Creating the PushStream with an exclusive Executor fixes the Problem.

Promise<List<Collection<Integer>>> result = psp.buildStream(sps)
                .withBuffer(new ArrayBlockingQueue<PushEvent<? extends Integer>>(32))
.withExecutor(Executors.newCachedThreadPool()).build()
                .asyncMap(5, 0, new StreamDebouncer<Integer>(
                        new PromiseFactory(PromiseFactory.inlineExecutor()),
                        10, Duration.ofSeconds(1)))
                .filter(c -> !c.isEmpty())
                .collect(Collectors.toList());

Am 06/02/2019 um 15:14 schrieb Jürgen Albert:
Hi Alain,

the issue has a couple of reasons:

The Pushstream and eventsource have by default 2 queues with a size of 32 each. The default pushback policy is linear.
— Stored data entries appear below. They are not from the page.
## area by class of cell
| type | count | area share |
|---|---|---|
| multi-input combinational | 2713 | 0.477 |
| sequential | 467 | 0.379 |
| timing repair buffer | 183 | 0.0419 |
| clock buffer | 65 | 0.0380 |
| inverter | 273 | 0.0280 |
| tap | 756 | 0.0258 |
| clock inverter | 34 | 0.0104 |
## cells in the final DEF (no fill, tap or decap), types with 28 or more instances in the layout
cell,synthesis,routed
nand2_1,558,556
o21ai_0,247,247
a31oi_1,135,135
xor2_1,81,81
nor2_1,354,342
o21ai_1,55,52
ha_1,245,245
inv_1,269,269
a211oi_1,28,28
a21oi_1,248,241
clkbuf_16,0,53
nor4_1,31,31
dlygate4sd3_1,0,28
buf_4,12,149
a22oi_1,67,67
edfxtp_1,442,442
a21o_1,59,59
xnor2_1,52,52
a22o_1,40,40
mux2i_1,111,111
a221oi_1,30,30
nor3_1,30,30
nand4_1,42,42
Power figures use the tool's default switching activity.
### config.mk
export PLATFORM = sky130hd
export DESIGN_NAME = key_event_to_terminal_bytes_top
export DESIGN_NICKNAME = d
export VERILOG_FILES = /design/src/rtl/keb_pkg.sv /design/src/rtl/key_event_to_terminal_bytes_top.sv /design/src/rtl/keb_encode.sv
export SDC_FILE = /design/constraint.sdc
export NUM_CORES = 1
export LEC_CHECK = 0
export ABC_AREA = 1
export BUFFER_PORTS_ARGS = -buffer_cell sky130_fd_sc_hd__buf_2
export CELL_PAD_IN_SITES_DETAIL_PLACEMENT = 1
export CELL_PAD_IN_SITES_GLOBAL_PLACEMENT = 1
export CORE_MARGIN = 10
export CORE_UTILIZATION = 45
export CTS_BUF_LIST = sky130_fd_sc_hd__clkbuf_8 sky130_fd_sc_hd__clkbuf_16
export DETAILED_ROUTE_END_ITERATION = 7
export PLACE_DENSITY_LB_ADDON = 0.1
export REMOVE_ABC_BUFFERS = 1
export SYNTH_ARGS = -nofsm -noshare
export SYNTH_HDL_FRONTEND = slang
export SYNTH_SLANG_ARGS = --single-unit
### constraint.sdc
create_clock -name clk -period 3.1 [get_ports clk]
set_input_delay 0.155 -clock clk [delete_from_list [all_inputs] [get_ports clk]]
set_output_delay 0.155 -clock clk [all_outputs]
set_load 0.01 [all_outputs]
This means, that when 10 events are in the buffer a pushback of 10 ms will be given to the eventsource. This means, that the eventsource will wait this time, before it sends the next event downstream. This default behaviour can cause long processing times, especially when a lot of events are written in a for loop. This means that the queues fill up very quick even if the actual processing time of the code of yours is close to 0. Use e.g. the ON_FULL_FIXED policy to get ride of this problem.

As far as I understand the bouncer, it waits a second, before it returns a list, if no new events are coming. Thus a sleep time of less then a second or even 1,5 (together with the pushback thing I described before) will keep the stream busy longer then your sleep time for a batch. Thus all the batches return when hitting the max size, except the last one. This waits and for some threading reasons, the last deferred is blocked from resolving, which in turn blocks eventsource close. If you add a small wait before the close is called everything is fine.
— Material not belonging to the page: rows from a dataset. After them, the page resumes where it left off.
$ cat src/hdl/rrts_pkg.sv
// Shared types and constants for the round-robin task scheduler.
// No dependencies; imported by the controller, the datapath and the top level.
package rrts_pkg;

    localparam int DEF_NUM_TASKS = 8;
    localparam int TICK_W        = 32;
    localparam int TASK_ID_W     = 3;
    localparam int MASK_W        = 8;

    localparam logic OP_TICK  = 1'b0;
    localparam logic OP_DELAY = 1'b1;

    typedef enum logic [2:0] {
        S_IDLE,
        S_TICK,
        S_DELAY,
        S_PICK,
        S_DONE
    } t_state;

    typedef struct packed {
        logic start;
        logic scan;
        logic delay;
        logic pick;
        logic emit;
    } t_dp_cmd;

    typedef struct packed {
        logic scan_done;
        logic pick_done;
    } t_dp_sts;

endpackage

$ cat src/hdl/rrts_ctrl.sv
// Sequencing state machine for the round-robin task scheduler.
// Depends on rrts_pkg; drives rrts_dp through command and status structs.
module rrts_ctrl (
    input  logic              i_clk,
    input  logic              i_rst_n,
    input  logic              i_start,
    input  logic              i_op,
    input  rrts_pkg::t_dp_sts i_sts,
    output rrts_pkg::t_dp_cmd o_cmd,
    output logic              o_busy
);
    import rrts_pkg::*;

    t_state r_state;
    t_state n_state;

    always_ff @(posedge i_clk) begin
        if (!i_rst_n) begin
            r_state <= S_IDLE;
        end else begin
            r_state <= n_state;
        end
    end

    always_comb begin
        n_state = r_state;
        o_cmd   = '0;
        unique case (r_state)
            S_IDLE: begin
                if (i_start) begin
                    o_cmd.start = 1'b1;
                    n_state     = (i_op == OP_DELAY) ? S_DELAY : S_TICK;
                end
            end
            S_TICK: begin
                o_cmd.scan = 1'b1;
                if (i_sts.scan_done) begin
                    n_state = S_PICK;
                end
            end
            S_DELAY: begin
                o_cmd.delay = 1'b1;
                n_state     = S_PICK;
            end
            S_PICK: begin
                o_cmd.pick = 1'b1;
                if (i_sts.pick_done) begin
                    n_state = S_DONE;
                end
            end
            S_DONE: begin
                o_cmd.emit = 1'b1;
                n_state    = S_IDLE;
            end
            default: begin
                n_state = S_IDLE;
            end
        endcase
    end

    assign o_busy = (r_state != S_IDLE);

endmodule

$ cat src/hdl/rrts_dp.sv
// Datapath of the round-robin task scheduler: tick counter, ready marks,
// wake tick memory, round-robin pointer and result registers. Depends on rrts_pkg.
module rrts_dp #(
    parameter int NUM_TASKS = rrts_pkg::DEF_NUM_TASKS
) (
    input  logic                           i_clk,
    input  logic                           i_rst_n,
    input  rrts_pkg::t_dp_cmd              i_cmd,
    input  logic                           i_op,
    input  logic [rrts_pkg::TICK_W-1:0]    i_delay_ticks,
    output rrts_pkg::t_dp_sts              o_sts,
    output logic                           o_valid,
    output logic [rrts_pkg::TASK_ID_W-1:0] o_running_task,
    output logic [rrts_pkg::TICK_W-1:0]    o_tick_now,
    output logic [rrts_pkg::MASK_W-1:0]    o_ready_mask
);
    import rrts_pkg::*;

    localparam int IW = (NUM_TASKS > 1) ? $clog2(NUM_TASKS) : 1;
    localparam int CW = $clog2(NUM_TASKS + 1);

    logic [TICK_W-1:0]    r_tick;
    logic [NUM_TASKS-1:0] r_ready;
    logic [IW-1:0]        r_cur;
    logic [CW-1:0]        r_idx;
    logic                 r_chk_vld;
    logic [CW-1:0]        r_k;
    logic [IW-1:0]        r_cand;
    logic [TICK_W-1:0]    r_delay;
    logic [TICK_W-1:0]    r_rd_data;
    logic [IW-1:0]        r_rd_idx;
    logic [TICK_W-1:0]    r_wake_mem [NUM_TASKS];

    logic                 r_valid;
    logic [TASK_ID_W-1:0] r_out_task;
    logic [TICK_W-1:0]    r_out_tick;
    logic [MASK_W-1:0]    r_out_mask;

    logic                 w_idx_live;
    logic                 w_hit;
    logic                 w_k_last;
    logic [IW+2:0]        w_cur_ext;
    logic [NUM_TASKS+7:0] w_ready_ext;

    function automatic logic [IW-1:0] f_next(input logic [IW-1:0] v);
        logic [IW-1:0] res;
        if (v == IW'(NUM_TASKS - 1)) begin
            res = '0;
        end else begin
            res = v + IW'(1);
        end
        return res;
    endfunction

    assign w_idx_live = (r_idx != CW'(NUM_TASKS));
    assign w_hit      = (r_cand != '0) && r_ready[r_cand];
    assign w_k_last   = (r_k == CW'(NUM_TASKS));

    assign o_sts.scan_done = !w_idx_live && r_chk_vld;
    assign o_sts.pick_done = w_hit || w_k_last;

    always_ff @(posedge i_clk) begin
        if (!i_rst_n) begin
            r_tick    <= '0;
            r_ready   <= '1;
            r_cur     <= IW'(1);
            r_idx     <= '0;
            r_chk_vld <= 1'b0;
            r_k       <= '0;
            r_cand    <= '0;
            r_valid   <= 1'b0;
        end else begin
            r_valid <= i_cmd.emit;
            if (i_cmd.start) begin
                r_idx     <= CW'(1);
                r_chk_vld <= 1'b0;
                r_k       <= CW'(1);
                r_cand    <= f_next(r_cur);
                if (i_op == OP_TICK) begin
                    r_tick <= r_tick + TICK_W'(1);
                end
            end
            if (i_cmd.scan) begin
                if (w_idx_live) begin
                    r_idx     <= r_idx + CW'(1);
                    r_chk_vld <= 1'b1;
                end else begin
                    r_chk_vld <= 1'b0;
                end
                // wake on the tick that reaches the stored wake tick
                if (r_chk_vld && !r_ready[r_rd_idx] && (r_rd_data <= r_tick)) begin
                    r_ready[r_rd_idx] <= 1'b1;
                end
            end
            if (i_cmd.delay && (r_cur != '0)) begin
                r_ready[r_cur] <= 1'b0;
            end
            if (i_cmd.pick) begin
                if (w_hit) begin
                    r_cur <= r_cand;
                end else if (w_k_last) begin
                    r_cur <= '0;
                end else begin
                    r_cand <= f_next(r_cand);
                    r_k    <= r_k + CW'(1);
                end
            end
        end
    end

    always_ff @(posedge i_clk) begin
        if (i_cmd.start) begin
            r_delay <= i_delay_ticks;
        end
        if (i_cmd.scan && w_idx_live) begin
            r_rd_data <= r_wake_mem[r_idx[IW-1:0]];
            r_rd_idx  <= r_idx[IW-1:0];
        end
        if (i_cmd.delay && (r_cur != '0)) begin
            r_wake_mem[r_cur] <= r_delay + r_tick;
        end
    end

    assign w_cur_ext   = {3'b000, r_cur};
    assign w_ready_ext = {8'h00, r_ready};

    always_ff @(posedge i_clk) begin
        if (i_cmd.emit) begin
            r_out_task <= w_cur_ext[TASK_ID_W-1:0];
            r_out_tick <= r_tick;
            r_out_mask <= w_ready_ext[MASK_W-1:0];
        end
    end

    assign o_valid        = r_valid;
    assign o_running_task = r_out_task;
    assign o_tick_now     = r_out_tick;
    assign o_ready_mask   = r_out_mask;

endmodule

$ cat src/hdl/round_robin_task_scheduler.sv
// Round-robin task scheduler, top level. A tick request runs the wake-tick scan, then the
// round-robin search of 1..N tasks; a delay request writes its wake tick, then searches.
// No request is taken while one runs; start is taken again in the cycle o_valid shows.
// The wake-tick scan reads one memory entry a cycle and the search checks one task a cycle.
// Synchronous active-low reset: tick 0, every task ready, task 1 running, no clearing pass.
// The receiver cannot stall: each result is flagged by o_valid for one cycle only.
module round_robin_task_scheduler #(
    parameter int NUM_TASKS = rrts_pkg::DEF_NUM_TASKS
) (
    input  logic                           i_clk,
    input  logic                           i_rst_n,
    input  logic                           start,
    output logic                           busy,
    input  logic                           i_op,
    input  logic [rrts_pkg::TICK_W-1:0]    i_delay_ticks,
    output logic                           o_valid,
    output logic [rrts_pkg::TASK_ID_W-1:0] o_running_task,
    output logic [rrts_pkg::TICK_W-1:0]    o_tick_now,
    output logic [rrts_pkg::MASK_W-1:0]    o_ready_mask
);
    import rrts_pkg::*;

    // Command and status between the sequencer and the datapath
    t_dp_cmd w_cmd;
    t_dp_sts w_sts;

    // Sequencer: accept the request, then walk the tick scan or the delay
    // write, then the round-robin search, then emit the result.
    rrts_ctrl u_ctrl (
        .i_clk   (i_clk),
        .i_rst_n (i_rst_n),
        .i_start (start),
        .i_op    (i_op),
        .i_sts   (w_sts),
        .o_cmd   (w_cmd),
        .o_busy  (busy)
    );

    // Datapath: hold the tick counter, ready marks and wake ticks; the wake
    // ticks live in a single-port memory, read once for each task but task 0 during a tick.
    // Task 0 (idle) is never blocked, so its ready mark stays set.
    rrts_dp #(
        .NUM_TASKS (NUM_TASKS)
    ) u_dp (
        .i_clk          (i_clk),
        .i_rst_n        (i_rst_n),
        .i_cmd          (w_cmd),
        .i_op           (i_op),
        .i_delay_ticks  (i_delay_ticks),
        .o_sts          (w_sts),
        .o_valid        (o_valid),
        .o_running_task (o_running_task),
        .o_tick_now     (o_tick_now),
        .o_ready_mask   (o_ready_mask)
    );

endmodule

$ cat config.mk
export PLATFORM = sky130hd
export DESIGN_NAME = round_robin_task_scheduler
export DESIGN_NICKNAME = d
export VERILOG_FILES = /design/src/hdl/rrts_pkg.sv /design/src/hdl/rrts_ctrl.sv /design/src/hdl/rrts_dp.sv /design/src/hdl/round_robin_task_scheduler.sv
export SDC_FILE = /design/constraint.sdc
export NUM_CORES = 1
export LEC_CHECK = 0
export ABC_AREA = 0
export BUFFER_PORTS_ARGS = -buffer_cell sky130_fd_sc_hd__clkbuf_2
export CORE_ASPECT_RATIO = 1.2
export CORE_MARGIN = 8
export CORE_UTILIZATION = 60
export DETAILED_ROUTE_END_ITERATION = 7
export PLACE_DENSITY = 0.79
export SLEW_MARGIN = 30
export SYNTH_ARGS = -nofsm -noshare
export SYNTH_HDL_FRONTEND = slang
export SYNTH_SLANG_ARGS = --single-unit
$ cat constraint.sdc
create_clock -name i_clk -period 6.1 [get_ports i_clk]
set_clock_uncertainty 0.2 [all_clocks]
set_input_delay 1.22 -clock i_clk [delete_from_list [all_inputs] [get_ports i_clk]]
set_output_delay 1.22 -clock i_clk [all_outputs]
set_load 0.01 [all_outputs]
[Yosys cells after proc, flatten, opt, wreduce, memory -nomap -nowiden]
Memories as Yosys holds them, arrays and structs flattened. A register that Yosys moved wholly into a read port is not among the register bits.
Cells that the tools add are included.
Widths: inputs -> output; s select.
Word-level totals
  output and inout port bits: 45
  logic and storage cells: 105
  bits in registers: 137
  bits in writable memories: 256
  memories: 1
Cells by class
  bitwise logic cells: 4
  equal/unequal tests: 11
  reductions and logical operators: 20
  magnitude comparators: 6
  $add $sub $neg: 6
  muxes and demuxes: 43
Memory list
  u_dp.r_wake_mem: words 8, bits a word 32, read ports 1, clocked after memory_dff 1, write ports 1, line rrts_dp.sv:32  | logic [TICK_W-1:0] r_wake_mem [NUM_TASKS];
Operators by type and width (number)
  $mux 3: 11
  $add 32x1->32 const B: 1
  $add 32x32->32: 1
  $le 32x32->1: 1
  $mux 8: 4
  $mux 4: 7
  $mux 1: 15
  $lt 3x4->1 const B: 3
  $pmux 3 s4: 1
  $eq 3x3->1 const B: 3
  $reduce_bool 3->1: 3
  $add 4x1->4 const B: 2
  $and 8x8->8: 1
  $logic_and 1x1->1: 8
  $not 8->8: 1
  $or 8x8->8: 1
  $add 3x1->3 const B: 2
  $bmux 1 s3: 2
  $demux 1 s3: 2
  $eq 3x2->1 const B: 2
  $ge 3x1->1 const B: 2
  $eq 4x4->1 const B: 1
  $ne 2x1->1 const B: 2
  $ne 4x4->1 const B: 1
  other kinds (10): 13

[Depth between registers and ports, before layout]
  depth in word-level cells: 10
  depth in mapped cells: 10

[Cells and area by module]
Synthesis repeated with hierarchy kept, for this count alone.
Second synthesis, totals
  cells, all modules: 1175
  area total of the unflattened synthesis: 18231.2 um2
Modules (own cells, without submodules)
  rrts_dp: cells an instance 1154, area an instance 18061.1 um2, times used 1, seq. area each 12111.6 um2
  rrts_ctrl: cells an instance 21, area an instance 170.2 um2, times used 1, seq. area each 60.1 um2

[Least setup slack after synthesis]
Ideal clock, no wire load.
  path kind: reg2reg
  start point: register u_dp.r_cur[1]
  end point: register u_dp.r_ready[1]
  clock period less this slack: 4192 ps
  cell stages (with the launch flop): 8
  path slack: 1908 ps
  buffers on the path: 0
  setup time: 243 ps
  arrival time: 3749 ps
  data required time: 5657 ps
  path through: dfxtp_1 inv_1 ha_1 nor2b_1 nor4b_1 nand2_1 nor3_1 o21ai_0
On the way
  cells in the longest elaborated chain, start to end: 7
  elaborated cells between the ends (all ways): 10
Ends and longest elaborated chain
  start, declared: line rrts_dp.sv:24  | logic [IW-1:0] r_cur;
  start signal, assigned: line rrts_dp.sv:100  | r_cur <= r_cand;
  $lt 3x4->1 (not written as such) / $ge 3x1->1 (equally long branches): line rrts_dp.sv:96  | r_ready[r_cur] <= 1'b0;
  $logic_and 1x1->1 (not written as such): line rrts_dp.sv:96
  $mux 1 (not written as such): line rrts_dp.sv:96
  $demux 1 s3
  $not 8->8 (no line)
  $and 8x8->8 (no line)
  $mux 8 (*): line rrts_dp.sv:95  | if (i_cmd.delay && (r_cur != '0)) begin
  end signal, assigned: line rrts_dp.sv:65  | r_ready <= '1;
  end signal, assigned by index: line rrts_dp.sv:92  | r_ready[r_rd_idx] <= 1'b1;
  end signal, assigned by index: line rrts_dp.sv:96
  end, declared: line rrts_dp.sv:23  | logic [NUM_TASKS-1:0] r_ready;
Mark *: on every way between the ends. The rest lies on a longest branch, timed or not.
A chain may end at the register's enable or synchronous reset.

[Final worst setup path]
  start point: register u_dp.r_tick[0]
  end point: memory u_dp.r_wake_mem[5][26] (data pin)
On the way
  cells in the longest elaborated chain, start to end: 1
Ends and longest elaborated chain
  start, declared: line rrts_dp.sv:22  | logic [TICK_W-1:0] r_tick;
  start signal, assigned: line rrts_dp.sv:80  | r_tick <= r_tick + TICK_W'(1);
  $add 32x32->32: line rrts_dp.sv:120  | r_wake_mem[r_cur] <= r_delay + r_tick;
  end, declared: line rrts_dp.sv:32
No other way between the ends.

==> key figures <==
STA
  – Setup WS post-layout: 2310 ps
  – Final Hold Fails: 0
  – RSZ-0062 raised after global routing: no
  – Slew HR: 38.8%
  – Fmax: 0.264 GHz
  – Period utilization: 62.2%
  – Hold Slack: 259 ps
  – Endpoints failing setup: 0
  – Pins Over Slew Limit: 0
  – Worst-margin pin slew: 918 ps
  – Setup TNS Final: 0 ps
  – Tmin final: 3790 ps

Critical path
  – Setup crit start kind: register
  – Worst setup EP type: register
  – Crit path arrival time: 3830 ps
  – CP max FO: 8
  – Critical path required time: 6140 ps
  – Critical path class: register to register

Power and ir drop
  – Lkg Pwr: 7.50 nW
  – Worst vdd ir: 0.000199 V
  – P per Cell Area: 324 nW/um^2
  – Pwr Total: 6.72 mW

Floorplanning
  – Die ar.: 36400 um^2
  – Die Ht: 208 um
  – Ports: 81
  – Core Area: 30300 um^2
  – Site row count: 70
  – Starting Density: 60.5%
  – Die W: 176 um

Global routing
  – Initial antenna violation count: 0
  – Grt ovf: 0
  – Total GRT Usage: 22.7%
  – Largest net degree at the start of global routing: 70
  – Vias in the first global route: 11500
  – First-pass GRT wire length: 64.1 mm

Yosys
  – Seq/Total Area, Yosys: 66.4%
  – Mux contribution to synthesized area: 8.10%
  – Unique masters post-synth: 62
  – Syn nets: 1350
  – Synth Area in Adders: 5.16%
  – Synthesized area per cell: 14.8 um^2
  – Post-synth top flop: edfxtp_1
  – Mapped Cells: 1239
  – Synth warnings: 0
  – Synth Area in Compound Gates: 6.19%
  – Flops & latches, synth: 425
  – Mapped Area: 18300 um^2
  – Largest family of logic cells by synthesized area: simple AND/OR/NAND/NOR gates
  – Asr flop ratio synth: 0%
  – Post-synth EDFFs: 366
  – XOR/XNOR Fraction of Synth Area: 2.48%
  – Simple-gate portion of the synthesized area: 9.68%

Clocking
  – Deepest clock path buffer count: 3
  – PostCTS Resize Cnt: 0
  – Setup bufs post-CTS: 0
  – CTS tree: built
  – CTS root buf: clkbuf_16
  – Worst-path clk slew: 60 ps
  – Worst-Skew Late Latency: 550 ps
  – Num CTS Buffers: 42
  – CTS Sinks: 425
  – Hold_buf cts: 0
  – CTS H-Tree Depth: 2

Route
  – DR top layer: met4
  – Starting DRT DRC Count: 1031
  – Met3 routed WL: 3.26 mm
  – Antenna-violating nets left: 0
  – Wire per inst: 23.3 um
  – TritonRoute pass-1 iters: 6
  – Met2 Routed Length: 19.8 mm
  – Met1 wire length: 16.2 mm
  – Post-Route WL: 41.1 mm
  – Residual DRC: 0
  – Vias: 10900
  – Vias per Instance: 6.17

Job
  – Total of max-cap violations: 0

Placement
  – Routability cong.: 0.873
  – DP HPWL: 26.0 mm
  – Place WS: 2310 ps
  – Port Buffers: 80

Final layout
  – Fill cells: 2000
  – Synth-to-layout area growth: 13.0%
  – N_diodes: 0
  – Share of layout cells above drive strength 1: 18.3%
  – Nets: 1446

Worst hold path
  – Hold crit path type: register to register

Outcome
  – Outcome: complete, no violations
==> state kept, by name, indices dropped and copies added, names as in the netlist, 3 cells and up <==
signal,count
u_dp.r_k,4
u_dp.r_tick,32
u_dp.o_running_task,3
u_dp.r_rd_data,32
u_dp.r_cand,3
u_dp.r_delay,32
u_ctrl.r_state,3
u_dp.r_idx,4
u_dp.o_tick_now,32
u_dp.r_ready,8
u_dp.o_ready_mask,8
u_dp.r_cur,3
u_dp.r_rd_idx,3
u_dp.r_wake_mem,256
==> power by group <==
part / internal, mW / switching (mW)
clock network: 1.64 / 1.08
registers: 3.31 / 0.0757
logic: 0.257 / 0.363
total: 5.20 / 1.52
==> layout make-up <==
| type | count | area (um^2) | area share, % |
|---|---|---|---|
| clock inverters | 23 | 272 | 1.31 |
| flip-flops and latches | 425 | 12200 | 58.8 |
| clock buffers | 55 | 1190 | 5.76 |
| well taps | 396 | 495 | 2.39 |
| repair buffers | 93 | 502 | 2.42 |
| inverters | 55 | 208 | 1.00 |
| multi-input cells | 718 | 5880 | 28.4 |
==> cells in the final DEF (no fill, tap or decap), drive strengths merged, types with 7 or more instances in the layout <==
master / n
a211oi: 7
a21boi: 9
a21o: 32
a21oi: 41
a31oi: 19
and2: 35
and3: 10
buf: 14
clkbuf: 134
clkinv: 16
dfxtp: 59
edfxtp: 366
ha: 74
inv: 53
mux4: 66
nand2: 150
nand3: 26
nand4: 22
nor2: 33
nor2b: 13
nor3: 19
nor4: 7
o21a: 9
o21ai: 30
or3: 10
xnor2: 44
xor2: 8
==> per-stage QoR <==
step,area [um^2],util (%),instances
floorplan,18300,-,1239
global placement,19200,63.5,1687
detailed placement,19300,63.5,1687
CTS,20700,68.4,1765
global route,20700,68.4,1765
finish,20700,68.4,1765
==> layer usage <==
layer | GRT usage (%) | vias to the layer above
met1 | 28.3 | 5382
met3 | 5.09 | 111
met4 | 11.0 | 0
met5 | 0 | -
met2 | 37.1 | 463
li1 | - | 4928
==> critical path, stage by stage (launching register included) <==
cell and delay (ps):
dfxtp_1 460, ha_1 270, inv_1 70, fa_1 420
nor2b_1 180, o2111ai_1 200, a21oi_1 280, o21ai_1 260
a311oi_1 410, nor3_1 100, nor3_1 630
==> logic make-up (layout without fill, tap and decap cells) <==
kind of cell    count (synthesis)  in the layout
simple gates                  350            350
flops                         425            425
buf+inv                        96            226
compound gates                175            175
mux                            66             66
fa+ha+maj                      75             75
xor+xnor                       52             52
==> worst paths after layout <==
kind | slack, ps | start | cells after the start | to
max reg2reg | 2310 | u_dp.r_tick[0] | 10 | u_dp.r_wake_mem[5][26]
max | 2310 | u_dp.r_tick[0] | 10 | u_dp.r_wake_mem[5][26]
min | 260 | u_dp.r_ready[4] | 0 | u_dp.o_ready_mask[4]
min reg2reg | 260 | u_dp.r_ready[4] | 0 | u_dp.o_ready_mask[4]
==> Yosys cell counts (5+ instances only) <==
cell | count | area share, %
nor3b_1 | 6 | 0.25
a211oi_1 | 7 | 0.29
nor4_1 | 5 | 0.17
or3_1 | 10 | 0.34
and2_1 | 35 | 1.2
nor3_1 | 18 | 0.49
nand3_1 | 26 | 0.71
a21oi_1 | 41 | 1.1
o21ai_0 | 29 | 0.79
xor2_1 | 8 | 0.38
dfxtp_1 | 59 | 6.4
buf_1 | 10 | 0.20
o21a_1 | 9 | 0.37
xnor2_1 | 44 | 2.1
inv_1 | 55 | 1.1
a21boi_0 | 8 | 0.33
nand2_1 | 149 | 3.0
a31oi_1 | 19 | 0.65
edfxtp_1 | 366 | 60
mux4_2 | 66 | 8.1
and3_1 | 10 | 0.34
nor2_1 | 32 | 0.65
nand4_1 | 21 | 0.72
a21o_1 | 32 | 1.3
ha_1 | 74 | 5.0
clkbuf_1 | 28 | 0.57
nor2b_1 | 13 | 0.44
Note: power is estimated with default switching activity, not from simulation.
The blocking issue is interesting non the less, but my experience is that these kind of tests are often harsher then reality.

Regards,

Jürgen.

Am 05/02/2019 um 23:58 schrieb Alain Picard:
Tim,

Finally got around to this debouncer, and I tested to change the sleep time. When I set it to like 800 to 1500, it never completes after shoing "Closing the Generator". At 500, I get a Queue full that I can understand. So why the hang?

Alain



On Mon, Jan 7, 2019 at 8:11 AM Tim Ward <tim.w...@paremus.com <mailto:tim.w...@paremus.com>> wrote:

    This use case is effectively a “debouncing” behaviour, which is
    possible to implement with a little thought.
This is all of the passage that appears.